StarCraft Taught Me How to Code
It was the year 2000. I regularly hung out with my best friend, Mike. His older brother, Bobby, was always in the office using the computer. He was playing StarCraft. I was really captivated by it. Bobby commanded massive armies and used them to destroy enemies from an isometric point of view.
Bobby never left the computer long enough for me to give it a try, but Mike said they have it for the N64. We stayed up until 7 in the morning the next day playing it. It was terrible. An RTS on a console was an abomination. A mouse and keyboard was a necessity. But I was 10 years old and I didn't care and we couldn't stop playing.
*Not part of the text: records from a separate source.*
## src/rtl/clk_freq_meter.sv

```systemverilog
// clk_freq_meter: measures the period of i_clk in fpga_clk cycles and flags fast/slow/missing clocks.
// Optional CLK_MON_LOCK_EN adds LOCK_N parameter, locked port and good-period counter.
module clk_freq_meter #(
  parameter int from  = 100_000_000,
  parameter int to    = 1_000,
  parameter int TOL   = 1_000,
  parameter int CNT_W = 32
`ifdef CLK_MON_LOCK_EN
  , parameter int LOCK_N = 4
`endif
) (
  input  logic             fpga_clk,
  input  logic             reset,
  input  logic             i_clk,
  input  logic             en,
  output logic [CNT_W-1:0] period,
  output logic             period_valid,
  output logic             too_fast,
  output logic             too_slow,
  output logic             timeout
`ifdef CLK_MON_LOCK_EN
  , output logic           locked
`endif
);
  typedef enum logic [1:0] {IDLE, ARM, MEASURE} state_t;
  localparam int EXP = from / to;
  localparam logic [CNT_W-1:0] LIM = CNT_W'(2 * EXP);
  localparam logic [CNT_W-1:0] LO  = CNT_W'(EXP - TOL);
  localparam logic [CNT_W-1:0] HI  = CNT_W'(EXP + TOL);
  state_t state_q, state_d;
  logic [CNT_W-1:0] cnt_q, cnt_d, period_q, period_d;
  logic [2:0] sync_q, sync_d;
  logic valid_q, valid_d, fast_q, fast_d, slow_q, slow_d, tmo_q, tmo_d;
  logic rise, expire, meas;
  // sync_q[1:0] is the two-flop synchroniser, sync_q[2] the edge-history flop
  assign sync_d = {sync_q[1:0], i_clk};
  assign rise   = sync_q[1] & ~sync_q[2];
  assign meas   = en && state_q == MEASURE && rise;
  assign expire = en && state_q == MEASURE && !rise && cnt_q == LIM;
  always_ff @(posedge fpga_clk) begin
    if (reset) begin
      state_q  <= IDLE;
      cnt_q    <= '0;
      sync_q   <= '0;
      period_q <= '0;
      valid_q  <= 1'b0;
      fast_q   <= 1'b0;
      slow_q   <= 1'b0;
      tmo_q    <= 1'b0;
    end else begin
      state_q  <= state_d;
      cnt_q    <= cnt_d;
      sync_q   <= sync_d;
      period_q <= period_d;
      valid_q  <= valid_d;
      fast_q   <= fast_d;
      slow_q   <= slow_d;
      tmo_q    <= tmo_d;
    end
  end
  always_comb begin
    state_d = !en                ? IDLE :
              state_q == IDLE    ? ARM :
              state_q == ARM     ? (rise ? MEASURE : ARM) :
              expire             ? ARM : MEASURE;
    cnt_d   = (!en || state_q == IDLE || expire) ? '0 :
              rise                               ? CNT_W'(1) :
              state_q == MEASURE                 ? cnt_q + CNT_W'(1) : cnt_q;
  end
  // A rise coinciding with cnt==LIM is a valid measurement, so expire excludes rise
  always_comb begin
    valid_d  = meas;
    period_d = meas ? cnt_q : period_q;
    fast_d   = !en ? 1'b0 : meas ? cnt_q < LO : fast_q;
    slow_d   = !en ? 1'b0 : meas ? cnt_q > HI : slow_q;
    tmo_d    = !en ? 1'b0 : meas ? 1'b0 : expire ? 1'b1 : tmo_q;
  end
  assign period       = period_q;
  assign period_valid = valid_q;
  assign too_fast     = fast_q;
  assign too_slow     = slow_q;
  assign timeout      = tmo_q;
`ifdef CLK_MON_LOCK_EN
  localparam int LW = $clog2(LOCK_N + 1);
  logic [LW-1:0] good_q, good_d;
  logic lock_q, lock_d, good;
  assign good = meas && cnt_q >= LO && cnt_q <= HI;
  always_comb begin
    good_d = (!en || expire || (meas && !good)) ? '0 :
             (good && good_q != LW'(LOCK_N))    ? good_q + LW'(1) : good_q;
    lock_d = good_d == LW'(LOCK_N);
  end
  always_ff @(posedge fpga_clk) begin
    if (reset) begin
      good_q <= '0;
      lock_q <= 1'b0;
    end else begin
      good_q <= good_d;
      lock_q <= lock_d;
    end
  end
  assign locked = lock_q;
`endif
endmodule

```

## config.mk

```make
export PLATFORM = sky130hd
export DESIGN_NAME = clk_freq_meter
export DESIGN_NICKNAME = d
export VERILOG_FILES = /design/src/rtl/clk_freq_meter.sv
export SDC_FILE = /design/constraint.sdc
export NUM_CORES = 1
export LEC_CHECK = 0
export CAP_MARGIN = 10
export CORE_MARGIN = 8
export CORE_UTILIZATION = 48
export DETAILED_ROUTE_END_ITERATION = 6
export PLACE_DENSITY = 0.69
export REMOVE_ABC_BUFFERS = 1
export SYNTH_ARGS = -nofsm -noshare
export SYNTH_HDL_FRONTEND = slang
export SYNTH_SLANG_ARGS = --single-unit
```

## constraint.sdc

```tcl
create_clock -name fpga_clk -period 2.5 [get_ports fpga_clk]
set_clock_uncertainty 0.15 [all_clocks]
set_input_delay 0.625 -clock fpga_clk [delete_from_list [all_inputs] [get_ports fpga_clk]]
set_output_delay 0.625 -clock fpga_clk [all_outputs]
set_load 0.01 [all_outputs]
```

==> metrics.yaml <==
place:
  gp_routability_congestion: 0.853
  placement.setup.worst_slack_ns: 0.119
  place.port_buffers: 39
  hpwl_mm: 4.76
  place_area_mm2: 0.00362
clock_network:
  clockRootBuffer: "sky130_fd_sc_hd__clkbuf_8"
  hold_buffers: 0
  post_cts.repair.setup_buffers: 0
  clk_pin_slew_worst_paths_ns: 0.07
  cts_repair_resize_count: 0
  numClockSinks: 73
  clock_tree.buffer_depth: 2
  htreeDepth: 3
  tritoncts: "built"
  clkLatencyLatePin_ns: 0.34
  cts_made_buffers: 9
grt:
  gr-usage-all-layers_pct: 14.7
  grt_antenna_before_repair: 0
  pin_count_of_the_biggest_net_entering_global_routing: 39
  global_route_wire_length_before_repair_mm: 11.8
  vias_in_the_first_global_route: 2496
  grt-ovfl-total: 0
setup_path:
  setup.worst_path.start_class: "register"
  worstPathMaxFanout: 9
  critPathLaunch: "cnt_q[8]"
  worst-r2r-setup-slack_ns: 0.45
  endpoint_kind: "register"
  worstPathArrival_ns: 2.14
  crit_end: "cnt_q[31]"
  critical_path_required_ns: 2.59
  critPathKind: "reg -> reg"
  worstReg2RegEnd: "cnt_q[31]"
  timing.rr.start: "cnt_q[8]"
  reg2regPathDepth: 5
drt:
  routed-via-count: 2624
  route.detailed.wl_per_inst_um: 13.5
  detail_routed_via_count_per_cell: 5.25
  drt_iter0_drc: 131
  remaining_drc_errors: 0
  totalWireLength_mm: 6.74
  antenna_left: 0
  drtPass1Iterations: 4
sta:
  max_clock_freq_mhz: 489
  final_max_slew_viols: 0
  final.period_utilization_pct: 81.8
  final_critical_delay_including_setup_and_external_delays_ns: 2.05
  final_critical_path_setup_slack_ns: 0.454
  setup_violations: 0
  maxSlewHeadroom_pct: 65.4
  tightest_slew_ns: 0.519
  timing_hold_violations_final: 0
  final.setup.tns_ns: 0
  rsz0062_at_grt: "false"
floorplan:
  die_w_um: 96.9
  floorplan.io_pins: 40
  die_area_mm2: 0.00938
  fp.dieH_um: 96.9
  placement_rows: 29
  initial_utilization_pct: 49.4
  design.core.area_mm2: 0.00635
finish:
  drive_above_1_share_pct: 9.46
  final_core_occ_pct: 60.6
  final_nets: 424
  area_of_all_placed_cells_without_fillers_mm2: 0.00384
  insertedDiodeCount: 0
  n_fill_cell: 579
  area.growth.synth_to_final_pct: 22.5
power:
  share_comb_of_total_power_pct: 1.5
  internal_power_mw: 1.79
  p_sw_mw: 0.440
  p_leak_nw: 1.21
  sw_frac_of_total_pct: 19.7
  share_seq_of_total_power_pct: 52.3
  pwr_cell_area_mw_per_mm2: 580
  ir_worst_vdd_uv: 449
  p_clk_share_pct: 46.2
hold_path:
  worstHoldPathType: "reg -> reg"
synth:
  yosys.area.top_type: "sky130_fd_sc_hd__dfxtp_1"
  yosys.cell_count.top_type: "sky130_fd_sc_hd__nand2_1"
  leading_cell_types_by_total_area_after_synthesis: "sky130_fd_sc_hd__dfxtp_1 (47%), sky130_fd_sc_hd__nand2_1 (9.1%), sky130_fd_sc_hd__xnor2_1 (7.0%)"
  post_synth.cell_area_avg_um2: 8.17
  synth_area_mm2: 0.00314
  yosys.area.top_type_share_pct: 46.6
  synth.ff_latch_count: 73
  synth_cell_types: 38
  synth_flop_type: "sky130_fd_sc_hd__dfxtp_1"
  post_synth_most_frequent_cells: "sky130_fd_sc_hd__nand2_1 (76), sky130_fd_sc_hd__dfxtp_1 (73), sky130_fd_sc_hd__nor2_1 (44)"
  seq_area_frac_synth_pct: 46.6
  synth_edf_count: 0
  synth.yosys.warnings: 0
  netlist_instances: 384
  async_flop_share_pct: 0
outcome:
  run_status: "finished, final reports clean"
run:
  cap_viol_max_count: 0
==> critical path, cell delays in order, from the launching register on <==
cell and delay, ns:
sky130_fd_sc_hd__dfxtp_1 0.53, sky130_fd_sc_hd__nand4_4 0.18, sky130_fd_sc_hd__or4_4 0.61, sky130_fd_sc_hd__nor4_4 0.28, sky130_fd_sc_hd__xnor2_1 0.16, sky130_fd_sc_hd__nor2_2 0.04
==> state kept, by name (all words and copies together) (netlist names) <==
register      count
cnt_q            32
period           32
period_valid      1
state_q           2
sync_q            3
timeout           1
too_fast          1
too_slow          1
==> kinds of logic after synthesis <==
group                    Yosys count  share of synthesized area (%)
adder cells (fa/ha/maj)            2                          0.797
buffers and inverters             36                           4.90
AND/OR/NAND/NOR                  197                           31.6
AO/OA/AOI/OAI                     46                           7.74
XOR/XNOR                          30                           8.37
flip-flops                        73                           46.6
==> power groups by stage <==
stage / logic (mW) / clock network, mW / registers, mW
floorplan: 0.00927 / 0 / 1.19
global placement: 0.0334 / 0 / 1.19
detailed placement: 0.0336 / 0 / 1.19
CTS: 0.0338 / 1.05 / 1.17
global route: 0.0366 / 1.11 / 1.17
finish: 0.0331 / 1.03 / 1.17
==> through the flow <==
step,hold slack [ns],power (mW),cells
after floorplan,0.264,1.20,356
after global placement,0.277,1.23,484
after detailed placement,0.294,1.23,484
after CTS,0.303,2.25,500
after global routing,0.320,2.32,500
final,0.298,2.23,500
==> routing by layer <==
metal	global-route usage, %	vias up	wire length [µm]
li1	-	1345	-
met1	18.4	1215	3260
met2	23.0	49	3070
met3	4.13	15	281
met4	6.27	0	131
met5	0	-	0
==> layout by cell type (no fill, tap or decap), types with 3 or more instances in the layout <==
cell type                         Yosys  final
sky130_fd_sc_hd__nand2_1             76     76
sky130_fd_sc_hd__dfxtp_1             73     73
sky130_fd_sc_hd__nor2_1              44     44
sky130_fd_sc_hd__a21oi_1             39     39
sky130_fd_sc_hd__clkdlybuf4s50_1      0     39
sky130_fd_sc_hd__xnor2_1             25     25
sky130_fd_sc_hd__nor3_1              13     13
sky130_fd_sc_hd__nand3_1             12     12
sky130_fd_sc_hd__clkbuf_8             0     11
sky130_fd_sc_hd__buf_4                0     10
sky130_fd_sc_hd__inv_1                8      8
sky130_fd_sc_hd__nand4_1              8      8
sky130_fd_sc_hd__nor4_1               7      7
sky130_fd_sc_hd__nor2b_1              6      6
sky130_fd_sc_hd__xor2_1               5      5
sky130_fd_sc_hd__and4_1               4      4
sky130_fd_sc_hd__nor3_2               4      4
sky130_fd_sc_hd__and3_1               3      3
sky130_fd_sc_hd__o21ai_0              3      3
`config.mk`:
```
export PLATFORM = sky130hd
export DESIGN_NAME = fsm_seq_det_param
export DESIGN_NICKNAME = d
export VERILOG_FILES = /design/src/rtl/fsm_seq_det_param.sv
export SDC_FILE = /design/constraint.sdc
export NUM_CORES = 1
export LEC_CHECK = 0
export CAP_MARGIN = 5
export CORE_AREA = 2 2 45 47
export DETAILED_ROUTE_END_ITERATION = 8
export DIE_AREA = 0 0 47 49
export PLACE_DENSITY = 0.66
export SYNTH_ARGS = -nofsm -noshare
export SYNTH_HDL_FRONTEND = slang
export SYNTH_SLANG_ARGS = --single-unit
```
`constraint.sdc`:
```
create_clock -name clk -period 4.8 [get_ports clk]
set_input_delay 0.72 -clock clk [delete_from_list [all_inputs] [get_ports clk]]
set_output_delay 0.72 -clock clk [all_outputs]
set_load 0.01 [all_outputs]
```
`src/rtl/fsm_seq_det_param.sv`:
```
// Serial pattern detector: KMP-style prefix FSM with Mealy and Moore match outputs
// and a saturating hit counter. The next-state table is built at elaboration.
module fsm_seq_det_param #(
  parameter int          PAT_W   = 4,
  parameter logic [15:0] PATTERN = 16'b1011,
  parameter bit          OVERLAP = 1'b1,
  parameter int          CNT_W   = 8
) (
  input  logic                       clk,
  input  logic                       reset,
  input  logic                       clr,
  input  logic                       en,
  input  logic                       din,
  output logic                       match_mealy,
  output logic                       match_moore,
  output logic [CNT_W-1:0]           hit_cnt,
  output logic [$clog2(PAT_W+1)-1:0] progress
);

  localparam int SW    = $clog2(PAT_W + 1);
  localparam int TBL_N = 2 ** (SW + 1);

  // state index k = number of pattern bits matched; PAT_W is the MATCH state
  typedef logic [SW-1:0] state_t;
  localparam state_t S_IDLE  = '0;
  localparam state_t S_MATCH = SW'(PAT_W);

  // bit i of the pattern in arrival order (i = 0 is received first)
  function automatic bit pbit(input int i);
    return PATTERN[PAT_W-1-i];
  endfunction

  // longest proper border of the full pattern
  function automatic int fail_len();
    int best;
    bit ok;
    best = 0;
    for (int l = 1; l < 16; l++) begin
      if (l < PAT_W) begin
        ok = 1'b1;
        for (int j = 0; j < 16; j++) begin
          if (j < l) begin
            if (pbit(j) != pbit(PAT_W - l + j)) ok = 1'b0;
          end
        end
        if (ok) best = l;
      end
    end
    return best;
  endfunction

  // longest pattern prefix that is a suffix of (first base pattern bits, d)
  function automatic int next_len(input int base, input bit d);
    int  best;
    int  n;
    int  k;
    bit  ok;
    bit  s;
    best = 0;
    n    = base + 1;
    for (int l = 1; l <= 16; l++) begin
      if (l <= n && l <= PAT_W) begin
        ok = 1'b1;
        for (int j = 0; j < 16; j++) begin
          if (j < l) begin
            k = n - l + j;
            s = (k < base) ? pbit(k) : d;
            if (pbit(j) != s) ok = 1'b0;
          end
        end
        if (ok) best = l;
      end
    end
    return best;
  endfunction

  state_t     r_state;
  logic       r_moore;
  logic [CNT_W-1:0] r_hit_cnt;

  state_t     w_tbl [TBL_N];
  logic [SW:0] w_sel;
  state_t     w_next;
  state_t     w_state_nxt;
  logic       w_hit;

  // rows past MATCH are unreachable and tie to zero
  for (genvar g = 0; g < TBL_N; g++) begin : g_tbl
    localparam int ST   = g / 2;
    localparam int BASE = (ST >= PAT_W) ? (OVERLAP ? fail_len() : 0) : ST;
    localparam int NX   = (ST > PAT_W) ? 0 : next_len(BASE, (g % 2) != 0);
    assign w_tbl[g] = SW'(NX);
  end

  always_comb begin
    w_sel       = {r_state, din};
    w_next      = w_tbl[w_sel];
    w_hit       = en && !reset && !clr && (w_next == S_MATCH);
    w_state_nxt = r_state;
    if (clr) begin
      w_state_nxt = S_IDLE;
    end else if (en) begin
      w_state_nxt = w_next;
    end
  end

  always_ff @(posedge clk) begin
    if (reset || clr) begin
      r_state   <= S_IDLE;
      r_moore   <= 1'b0;
      r_hit_cnt <= '0;
    end else begin
      r_state <= w_state_nxt;
      if (en) r_moore <= (w_next == S_MATCH);
      if (w_hit && (r_hit_cnt != {CNT_W{1'b1}})) r_hit_cnt <= r_hit_cnt + 1'b1;
    end
  end

  assign match_mealy = w_hit;
  assign match_moore = r_moore;
  assign hit_cnt     = r_hit_cnt;
  assign progress    = r_state;

endmodule
```
==> metrics.csv, run 1 <==
metric,value,unit
synthFlopType,dfxtp_1,
path_class,in -> out,
power.leakage,0.315,nW
synth_common_cells,"12 x dfxtp_1, 6 x inv_1, 6 x nand2_1, 5 x ha_1",
nNetsFinal,105,
cts_tree,done,
core,0.00184,mm^2
port_buffers,17,
slew_headroom,0.686,
synth_edf_count,0,
cts.path.max_buffers,2,
syn_area_per_cell,8.99,um^2
crit_path_start_kind,input port,
fin_crit_sh,0.798,
period_minus_slack,3.83,ns
gp_congestion,0.798,
crit_fanout,13,
dieWidth,47,um
fp.dieH,49,um
pre_cts_slack,0.974,ns
fmax,261,MHz
r2r_setup_slack,2.43,ns
clkSlewWorstSetupHoldPaths,0.08,ns
clkSinkCount,12,
powerDensity,218,mW/mm^2
cts_root_buffer,clkbuf_4,
ys_seq_elements,12,
yosysTopAreaCell,dfxtp_1,
worst_slew_pin_slew,0.470,ns
via_per_inst,5.20,
synth_fp_nets,85,
cts_made_buffers,3,
crit_required,4.08,ns
seq_area_frac_synth,0.356,
cpPeakStageDelay,0.60,ns
clock_skew,0.00601,ns
dr.pass1.iters,4,
worstPathArrival,3.11,ns
status,finished clean,
drv_slew,0,
critPathSlowestCell,or4_4,
track_usage,0.135,
hpwl,1010,um
route.detailed.drc,0,
first_global_vias,526,
hold_class,reg -> reg,
totalWireLength,1370,um
antennaDiodeCount,0,
yosysWarnings,0,
drt-initial-drc-count,11,
peakVddDrop,0.163,mV
ctsResizeCount,0,
finalHoldViolCount,0,
area_delta_synth_final,32.8,%
finalSetupViolations,0,
cap_viol_max_count,0,
ioPinCount,18,
synth_top_area_frac,0.356,
cp-end-kind,output pin,
post_drt_wl_per_cell,11.3,um
tns,0,ns
grt_overflow,0,
insertion_delay,0.27,ns
vias,629,
cts_hold_buffers,0,
synthCells,75,
postCtsSetupBuffers,0,
crit_buf_inv,4,
initial_utilization,0.366,
rsz0062_at_grt,no,
synth.distinct_cells,32,
grt_max_degree,14,
ys_async_sr_fraction,0,
h-tree-depth,1,
dieArea,0.00230,mm^2
num_rows,16,
antenna_found_initial,0,
synthTopCellsByArea,"dfxtp_1 36%, ha_1 9.3%, mux2i_1 4.5%, inv_1 3.3%, nand2_1 3.3%",
grt_pass1_wl,2250,um
yosysMostFrequentCell,dfxtp_1,
path_delay_family,buffers and inverters,
ant_nets,0,
crit_chain,"clkdlybuf4s50_1, inv_1, ha_1, mux2_4, or4_4, inv_1, clkdlybuf4s50_1",
syn_area,674,um^2
final_util,0.486,
drive_above_1_share,0.117,
layout_setup_ws,0.972,ns
num-fill-cells,187,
I eventually got the game for my own computer. It was the fist online game I ever played. Battle.net was a super highway to another dimension. I could play with anyone—from the east coast to the west coast, Europe to Asia. It was easier to find people with similar interests than on the Web.
You could essentially create your own game using StarCraft assets. It taught me logic and how to code.
The game was fun. But the thing that became my favorite was its campaign editor. You could essentially create your own game using StarCraft assets. It taught me logic and how to code. You would create conditional statements, and if conditions were met, then something would happen as a result.
When you played other peoples' games, you first downloaded them and they would go in a specific folder that you could open in the campaign editor. Sometimes people used mods that would lock you out and prevent you from reading their logic, but most of the time you could learn from them and see how the games worked.
I read a lot of other peoples conditional statements, copied them and saw how they functioned. I learned a lot about triggers, making things happened at certain times, or causing something to happen when someone brings something to a specific place.
I give a lot of credit to StarCraft for my love to code and build things for the Web.